Голоса гитлеровцев все ближе и ближе, треск автоматов уже совсем рядом. Сквозь камыши видны сгорбленные фигуры. Фашисты двигались к насыпи, поливая все перед собой свинцом. Над головами раненых свистели пули, срезанные метелки камышей сыпались на спины. Автоматчики вставили запалы в гранаты, положили перед собой.

— Дайте ее мне, — потянулась Женя к одной гранате. Раненый отвел ее руку, обратил к девушке бледное, с горящими глазами лицо.

— Если фрицы обнаружат, — тяжело, прерывисто дыша, сказал он, — мы откроем огонь, а ты уходи.

— Дело он говорит, — поддержал другой раненый, — нечего тебе рисковать. А фашистам дадим по зубам. — Он кивнул на гранаты. — Живыми не возьмут.

Женя отрицательно покачала головой...

Поздно вечером блиндажи и землянки автоматчиков облетела радостная весть: санинструктор и два раненых бойца вернулись.

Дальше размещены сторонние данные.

Source: an optimization exercise on an open RTL-to-GDS flow (aim: small area). Production flows keep margins and buffers that such runs may drop. In this exercise RTL edits were held to simulation tests only and were not proved equivalent to the original. The clock input has no modelled driver; a real chip could not lean on it and would need a root buffer or a full tree. Power and IR drop assume default switching activity.

Setup of v20:
## umfm_codec
module umfm_codec (
    input  wire        clk,
    input  wire        rst,
    input  wire        cmd_valid,
    input  wire [3:0]  cmd_op,
    input  wire [31:0] cmd_arg,
    output reg         rsp_valid,
    output wire [31:0] rsp_data,
    output reg         rsp_illegal
);
==> flow/config.mk <==
export PLATFORM = sky130hd
export DESIGN_NAME = umfm_codec
export DESIGN_NICKNAME = umfm_codec
export VERILOG_FILES = /design/flow/design.v
export SDC_FILE = /design/flow/constraint.sdc
export NUM_CORES = 4
export LEC_CHECK = 0
export ABC_AREA = 1
export CAP_MARGIN = 20
export CORE_AREA = 2.3 2.72 62.56 62.56
export DIE_AREA = 0 0 65 65
export SLEW_MARGIN = 20
==> flow/constraint.sdc <==
create_clock -name core_clock -period 5.0 [get_ports {clk}]
set_input_delay 1.0000 -clock core_clock [delete_from_list [all_inputs] [get_ports {clk}]]
set_output_delay 1.0000 -clock core_clock [all_outputs]
set_load 0.01 [all_outputs]
standard.sh (not shown) runs the stock make flow with config.mk's settings and CLKGATE_MAP_FILE= SYNTH_SCRIPT=/design/flow/synth_recipe.tcl, a recipe that flattens the netlist after the stock synthesis.
==> flow/flow/run.sh <==
#!/bin/bash
# Own layout flow: the standard ORFS flow (standard.sh) with these changes:
#  - after the standard synthesis, the gates between the registers are
#    re-mapped with a stronger ABC script, several seeds, keeping the
#    smallest (flow/resyn_best.sh, flow/resyn.sh); the registers are
#    untouched, and each new netlist is proven equivalent before it is used;
#  - each port gets the smallest buffer (buf_1);
#  - the clock tree is a few clock buffers fed from the clock port, one per
#    cluster of registers (flow/manual_cts.tcl);
#  - power recovery after global routing downsizes non-critical gates.
# Each tool writes its full output to a log file in this folder (and ORFS's
# own logs under orfs/logs/).
set -euo pipefail
here=$(pwd)
R=$here/orfs/results/sky130hd/umfm_codec/base
export BUFFER_PORTS_ARGS="-buffer_cell sky130_fd_sc_hd__buf_1"
export PRE_CTS_TCL=$here/flow/manual_cts.tcl
export MANUAL_CTS_BUF=${MANUAL_CTS_BUF:-sky130_fd_sc_hd__clkbuf_8}
export MANUAL_CTS_N=${MANUAL_CTS_N:-2}
export RECOVER_POWER=100

bash standard.sh synth > standard_synth.log 2>&1
cp $R/1_2_yosys.v $here/standard_1_2_yosys.v
if bash flow/resyn_best.sh $here/standard_1_2_yosys.v $here/resyn/out.v $here/resyn > resyn.log 2>&1; then
  cp $here/resyn/out.v $R/1_2_yosys.v
  echo "resyn: using the re-mapped netlist" >> resyn.log
else
  echo "resyn: failed, keeping the standard netlist" >> resyn.log
fi
bash standard.sh finish > standard_flow.log 2>&1
==> flow/flow/manual_cts.tcl <==
rename clock_tree_synthesis orig_clock_tree_synthesis
proc clock_tree_synthesis {args} {
  set cell $::env(MANUAL_CTS_BUF)
  set k $::env(MANUAL_CTS_N)
  set block [ord::get_db_block]
  set dbu [$block getDbUnitsPerMicron]
  set net [$block findNet clk]
  set pins {}
  set px {}
  set py {}
  foreach it [$net getITerms] {
    set bb [[$it getInst] getBBox]
    lappend pins "[[$it getInst] getName]/[[$it getMTerm] getName]"
    lappend px [expr {([$bb xMin] + [$bb xMax]) / 2.0 / $dbu}]
    lappend py [expr {([$bb yMin] + [$bb yMax]) / 2.0 / $dbu}]
  }
  set n [llength $pins]
  # k-means, seeded along x
  set order [lsort -real -indices $px]
  set cx {}; set cy {}
  for {set c 0} {$c < $k} {incr c} {
    set i [lindex $order [expr {int(($c + 0.5) * $n / $k)}]]
    lappend cx [lindex $px $i]; lappend cy [lindex $py $i]
  }
  for {set iter 0} {$iter < 50} {incr iter} {
    set asg {}
    for {set i 0} {$i < $n} {incr i} {
      set best 0; set bd 1e30
      for {set c 0} {$c < $k} {incr c} {
        set d [expr {abs([lindex $px $i] - [lindex $cx $c]) + abs([lindex $py $i] - [lindex $cy $c])}]
        if {$d < $bd} {set bd $d; set best $c}
      }
      lappend asg $best
    }
    for {set c 0} {$c < $k} {incr c} {
      set sx 0; set sy 0; set m 0
      for {set i 0} {$i < $n} {incr i} {
        if {[lindex $asg $i] == $c} {set sx [expr {$sx + [lindex $px $i]}]; set sy [expr {$sy + [lindex $py $i]}]; incr m}
      }
      if {$m > 0} {lset cx $c [expr {$sx / $m}]; lset cy $c [expr {$sy / $m}]}
    }
  }
  for {set c 0} {$c < $k} {incr c} {
    set lp {}
    for {set i 0} {$i < $n} {incr i} {
      if {[lindex $asg $i] == $c} {lappend lp [get_pins [lindex $pins $i]]}
    }
    if {[llength $lp] == 0} continue
    puts "manual CTS: $cell for [llength $lp] sinks at ([lindex $cx $c], [lindex $cy $c])"
    insert_buffer -buffer_cell $cell -net clk -load_pins $lp -location [list [lindex $cx $c] [lindex $cy $c]] -buffer_name clkbuf_leaf_$c -net_name clknet_leaf_$c
  }
  set_propagated_clock [all_clocks]
}
==> flow/flow/resyn.abc <==
strash; &get -n; &deepsyn -S @SEED@ -T 20; &dch -f; &nf -R 1000; &put; mfs3 -a; topo
==> flow/flow/resyn_best.sh <==
#!/bin/bash
# resyn_best.sh IN.v OUT.v WORKDIR: run resyn.sh with several ABC seeds in
# parallel, keep the smallest proven netlist, then try once more from it.
# Exits non-zero if no candidate was proven equal to IN.
set -uo pipefail
IN=$1; OUT=$2; W=$3
here=$(cd "$(dirname "$0")" && pwd)
mkdir -p $W
best=""; best_area=""
round() {
  local src=$1 tag=$2
  for s in 1 2 3 4; do
    mkdir -p $W/$tag$s
    sed "s/@SEED@/$s/" $here/resyn.abc > $W/$tag$s/script.abc
    bash $here/resyn.sh $src $W/$tag$s/out.v $W/$tag$s $W/$tag$s/script.abc > $W/$tag$s/resyn.log 2>&1 &
  done
  wait
  for s in 1 2 3 4; do
    d=$W/$tag$s
    if grep -q "SUCCESS" $d/resyn_equiv.log 2>/dev/null && [[ -s $d/out.v ]]; then
      a=$(awk '/Chip area/ {print $NF}' $d/stat_after.txt)
      echo "$tag$s: $a" >> $W/summary.txt
      if [[ -z "$best_area" ]] || awk "BEGIN{exit !($a < $best_area)}"; then best=$d/out.v; best_area=$a; fi
    else
      echo "$tag$s: failed" >> $W/summary.txt
    fi
  done
}
round $IN a
[[ -n "$best" ]] || exit 1
round $best b
echo "best: $best ($best_area)" >> $W/summary.txt
cp $best $OUT
Other scripts of this flow, unchanged in this note and not shown: flow/flow/cutregs.py, flow/flow/resyn.sh
#### Input delta (v37 over v20)
--- a/flow/flow/run.sh
+++ b/flow/flow/run.sh
@@ -17,4 +17,4 @@
 export PRE_CTS_TCL=$here/flow/manual_cts.tcl
-export MANUAL_CTS_BUF=${MANUAL_CTS_BUF:-sky130_fd_sc_hd__clkbuf_8}
-export MANUAL_CTS_N=${MANUAL_CTS_N:-2}
+export MANUAL_CTS_BUF=${MANUAL_CTS_BUF:-sky130_fd_sc_hd__clkbuf_4}
+export MANUAL_CTS_N=${MANUAL_CTS_N:-3}
 export RECOVER_POWER=100
==> flow/flow/resyn.abc <==
strash; &get -n; &deepsyn -S @SEED@ -T 30; &dch -f; &nf -R 1000; &put; mfs3 -a; topo
--- a/flow/flow/resyn_best.sh
+++ b/flow/flow/resyn_best.sh
@@ -1,4 +1,4 @@
 #!/bin/bash
-# resyn_best.sh IN.v OUT.v WORKDIR: run resyn.sh with several ABC seeds in
-# parallel, keep the smallest proven netlist, then try once more from it.
+# resyn_best.sh IN.v OUT.v WORKDIR: run resyn.sh with eight ABC seeds, four
+# at a time, and keep the smallest netlist proven equal to IN.
 # Exits non-zero if no candidate was proven equal to IN.
@@ -10,4 +10,4 @@
 round() {
-  local src=$1 tag=$2
-  for s in 1 2 3 4; do
+  local src=$1 tag=$2 seeds=$3
+  for s in $seeds; do
     mkdir -p $W/$tag$s
@@ -17,3 +17,3 @@
   wait
-  for s in 1 2 3 4; do
+  for s in $seeds; do
     d=$W/$tag$s
@@ -28,5 +28,5 @@
 }
-round $IN a
+round $IN a "1 2 3 4"
+round $IN b "5 6 7 8"
 [[ -n "$best" ]] || exit 1
-round $best b
 echo "best: $best ($best_area)" >> $W/summary.txt
==> comparison <==
v37: relative contribution of combinational cells to total power is 0.9 points higher than what v20 reported.
v37 | stages: all done | timing, DRC, antenna: all pass
Of the two candidates, v20 has the better worst hold slack after final layout and v37 the worse one.
Compared to v20, v37 has routing usage on met3 0.69 points higher.
Re number of buffers added on ports: no difference whatsoever between v20 and v37.
Looking at routability congestion estimate, v37 sits above v20.
Diff v20 -> v37 | part of the cycle the worst path needs | increase of 2.1 points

Дверь в медпункт распахнулась, и вместе с клубами морозного воздуха через порог шагнул комбат Соболев. Увидев Кушнаревскую, примостившуюся на ящике у раскаленной печки и силившуюся снять сапоги, широко улыбнулся, довольно разгладил усы:

— Молодчина! Как дела?

— Все в порядке, товарищ майор. — Женя хотела встать, но офицер жестом остановил ее. — Вот портянки примерзли к подошвам.

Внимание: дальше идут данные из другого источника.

This is an optimization exercise on Yosys and OpenROAD, whose aim is small area, a short achievable clock period and few clock cycles, not a production implementation. At most, simulation tests tie the RTL to the original design; equivalence was not proved. Power figures rest on the tool's default switching activity, not on a simulated workload.

Setup of main:
// nes_bankbus
module nes_bankbus (
    input             clk,
    input             rst,
    input      [7:0]  cfg_song,
    input      [7:0]  cfg_region,
    input      [15:0] cfg_init_addr,
    input      [15:0] cfg_play_addr,
    input      [15:0] cfg_load_addr,
    input      [15:0] cfg_vec_nmi,
    input      [15:0] cfg_vec_irq,
    input      [63:0] cfg_bank_init,
    input      [20:0] cfg_file_len,
    input             req_valid,
    output reg        req_ready,
    input      [1:0]  req_op,       
    input      [15:0] req_addr,
    input      [7:0]  req_wdata,
    output reg        resp_valid,
    output reg [7:0]  resp_rdata,
    output reg        resp_err,
    output reg        fault,
    output reg        fault_io,
    output reg        apu_valid,
    output     [15:0] apu_addr,
    output     [7:0]  apu_data,
    output reg        mem_en,
    output reg        mem_we,
    output reg [16:0] mem_addr,
    output reg [7:0]  mem_wdata,
    input      [7:0]  mem_rdata,
    output reg        file_en,
    output reg [20:0] file_addr,
    input      [7:0]  file_rdata,
    input             file_bad
);
export LEC_CHECK = 0
export ABC_AREA = 1
export CAP_MARGIN = 20
export CORE_MARGIN = 2
export CORE_UTILIZATION = 40
export PLACE_DENSITY = 0.6
export SLEW_MARGIN = 20
create_clock -name core_clock -period 12.0 [get_ports {clk}]
standard.sh (not shown) runs the stock make flow with config.mk's settings and CLKGATE_MAP_FILE= SYNTH_SCRIPT=/design/flow/synth_recipe.tcl, a recipe that flattens the netlist after the stock synthesis.
==> flow/flow/run.sh <==
#!/bin/bash
# Standard ORFS layout, but the input and output port buffers are buf_1 cells
# instead of the default delay buffers, the clock tree uses clkbuf_8 buffers
# in clusters of 12 sinks without dummy loads, and timing repair aims for
# 8.6 ns of setup slack at the design's 12 ns clock. Each tool's output goes
# to a log here.
set -o pipefail
bash standard.sh "BUFFER_PORTS_ARGS=-buffer_cell sky130_fd_sc_hd__buf_1" \
  "CTS_ARGS=-sink_clustering_enable -repair_clock_nets -buf_list sky130_fd_sc_hd__clkbuf_8 -root_buf sky130_fd_sc_hd__clkbuf_8 -dont_use_dummy_load -sink_clustering_size 12" \
  "SETUP_SLACK_MARGIN=8.6" \
  finish > standard.log 2>&1
Testbench counts of main, summed over its fixed seeds: cycles 545,789.
Input-level comparison between the feature branch and main:
--- a/flow/design.v
+++ b/flow/design.v
@@ -110,21 +110,21 @@
     wire        a_5xxx  = (a[15:12] == 4'h5);
     wire        q_ram   = (mem_addr[15:11] == 5'd0);
     wire        q_apu   = (mem_addr[15:5] == 11'h200) && !(mem_addr[4] && mem_addr[3]);
     wire        q_shim  = (mem_addr[15:7] == 9'h020);
     wire        q_vec   = (kreg == 3'd7) && (mem_addr[11:3] == 9'h1FF) && (mem_addr[2] || mem_addr[1]);
     wire        q_cache = mem_addr[16] && (mem_addr[15:12] != 4'd0);
     wire        q_map   = !(mem_addr[16] && (mem_addr[15:12] == 4'd0));
     wire        q_bank  = (mem_addr[11:3] == 9'h1FF);    
     wire [3:0]  a_code  = win[a[14:12]];
     wire        a_slot  = a[15] && (a_code != 4'd15);
-    wire [2:0]  w_sel   = mem_addr[5:3];
+    wire [2:0]  w_sel   = mem_addr[2:0];
     wire [3:0]  w_code  = win[w_sel];
     wire      shim_now = !rom_q && q_shim;
     wire      vec_now  = rom_q && q_vec;
     reg [7:0] var_byte;
     reg       var_hit;
     always @* begin
         var_byte = 8'h00;
         var_hit = 1'b1;
         if (vec_now) begin
             case (mem_addr[2:0])
@@ -363,21 +363,21 @@
                 if (val_cs && !res_cs && fcach == 4'd0)
                     fcach <= cs;
             end
             if (cs == 4'd14) begin
                 mem_en <= 1'b0;
                 nst = 1 << S_DEC;
             end
         end
         if (st[S_DEC]) begin
             resp_rdata <= 8'h00;
-            mem_addr[5:0] <= 6'h07;
+            mem_addr[2:0] <= 3'd0;
             if (fnd != 4'd0 && fres) begin
                 cs <= fnd;
                 win[kreg] <= fnd;
                 touch_q <= 1'b1;
                 if (more_init) begin
                     kreg <= k_1;
                     mem_wdata <= cfg_bank_init[{k_1, 3'b000} +: 8];
                     nst = 1 << S_LBS;
                 end else begin
                     resp_valid <= 1'b1;
@@ -396,22 +396,22 @@
                 {sgn, file_addr[20:12]} <= h_bank;
                 file_en <= 1'b1;
                 err <= 1'b0;
                 ffirst <= 1'b1;
                 nst = 1 << S_FILL;
             end
         end
         if (st[S_EVS]) begin
             if (w_code == evf)
                 win[w_sel] <= 4'd0;
-            mem_addr[5:3] <= jn[5:3];
-            if (mem_addr[5:3] == 3'd7)
+            mem_addr[2:0] <= jn[2:0];
+            if (mem_addr[2:0] == 3'd7)
                 nst = 1 << S_FEND;
         end
         if (st[S_FILL]) begin
             if (w_code == evf)
                 win[w_sel] <= 4'd0;
             file_addr[11:0] <= l_add[11:0];
             {sgn, file_addr[20:12]} <= h_inc;
             ffirst <= 1'b0;
             if (ffirst) begin
                 mem_en <= 1'b0;
Results
Compared with main, in the feature branch routing usage on met3 has remained practically unchanged, area enclosed by the die boundary picked up an extra about 5.5%, final weighted congestion of routability-driven global placement held, flip-flop and latch count went up. The cell area after layout reported for the feature branch is greater than that of main by 940 um2. In the tables for the feature branch and main, share of cell area taken by multi-input logic gates reads higher with the feature branch. The run showing the greater power density of the placed cells is the feature branch. On detailed-route via count, the lower figure sits with main, not the feature branch. The feature branch vs. main: number of non-clock inverters +7, power dissipated in sequential cells +6.5%.
No functional check of the RTL was part of the feature branch.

— А ну держись покрепче! — Майор сдернул один сапог, потом другой. — Левченко, помогите растереть ноги спиртом. Хорошо накормите и не будите ее, пока не досмотрит последний сон...

* * *

...Особенно запомнился Кушнаревской теплый мартовский день сорок третьего года, когда принимали в партию. Бойцы-автоматчики, которым храбрости не занимать, о своем санинструкторе говорили с большой теплотой и уважением, ставили ее в пример. Рассказывали, как в одном бою благодаря Жениным храбрым действиям удалось взять неприступный опорный пункт фашистов. Было в этой истории немало преувеличений и солдатского юмора. А произошло вот что. На Кубани близ станицы Тимашевской фашисты превратили один хутор в сильно укрепленный опорный пункт. Несколько попыток взять его успеха не имели. Тогда решили выбить немцев внезапной ночной атакой. Темной ночью автоматчики незаметно подошли к хутору. Но враг обнаружил их раньше, чем они достигли рубежа атаки. Хлынул пулеметный ливень. Бойцы залегли. Огонь усиливался с каждой минутой. Трассирующие пули, словно огненные струи, хлестали по залегшим цепям. «Что же мы лежим? Где командир? Может, убит?» Женя не помнила, как к ней пришло это решение, вскочила и с возгласом «Вперед!» бросилась к хутору.

* * *

Трудными дорогами с санитарной сумкой и автоматом прошла Евгения Кушнаревская сотни верст. В составе 135-го пограничного полка участвовала в боях на территории Румынии, Венгрии. День Победы праздновала на чехословацкой земле. Там повстречала друга жизни, офицера-пограничника Петра Матвеевича Морозова.

...Пока мы беседовали, телефон то и дело звонил. Одни советовались, как лучше организовать встречу с ветеранами войны и знатными людьми, другие просили помочь подготовить устный выпуск журнала «Боевые подруги», третьи — приехать на заседание женсовета...

— Бывает и трудно, — сознается Евгения Дмитриевна, — что греха таить. Иногда намотаешься так, что белый свет, кажется, не мил. Но вспомнишь, что на фронте бывало и потруднее, скажешь себе: «Выше голову, гвардии старший сержант!» И снова за работу.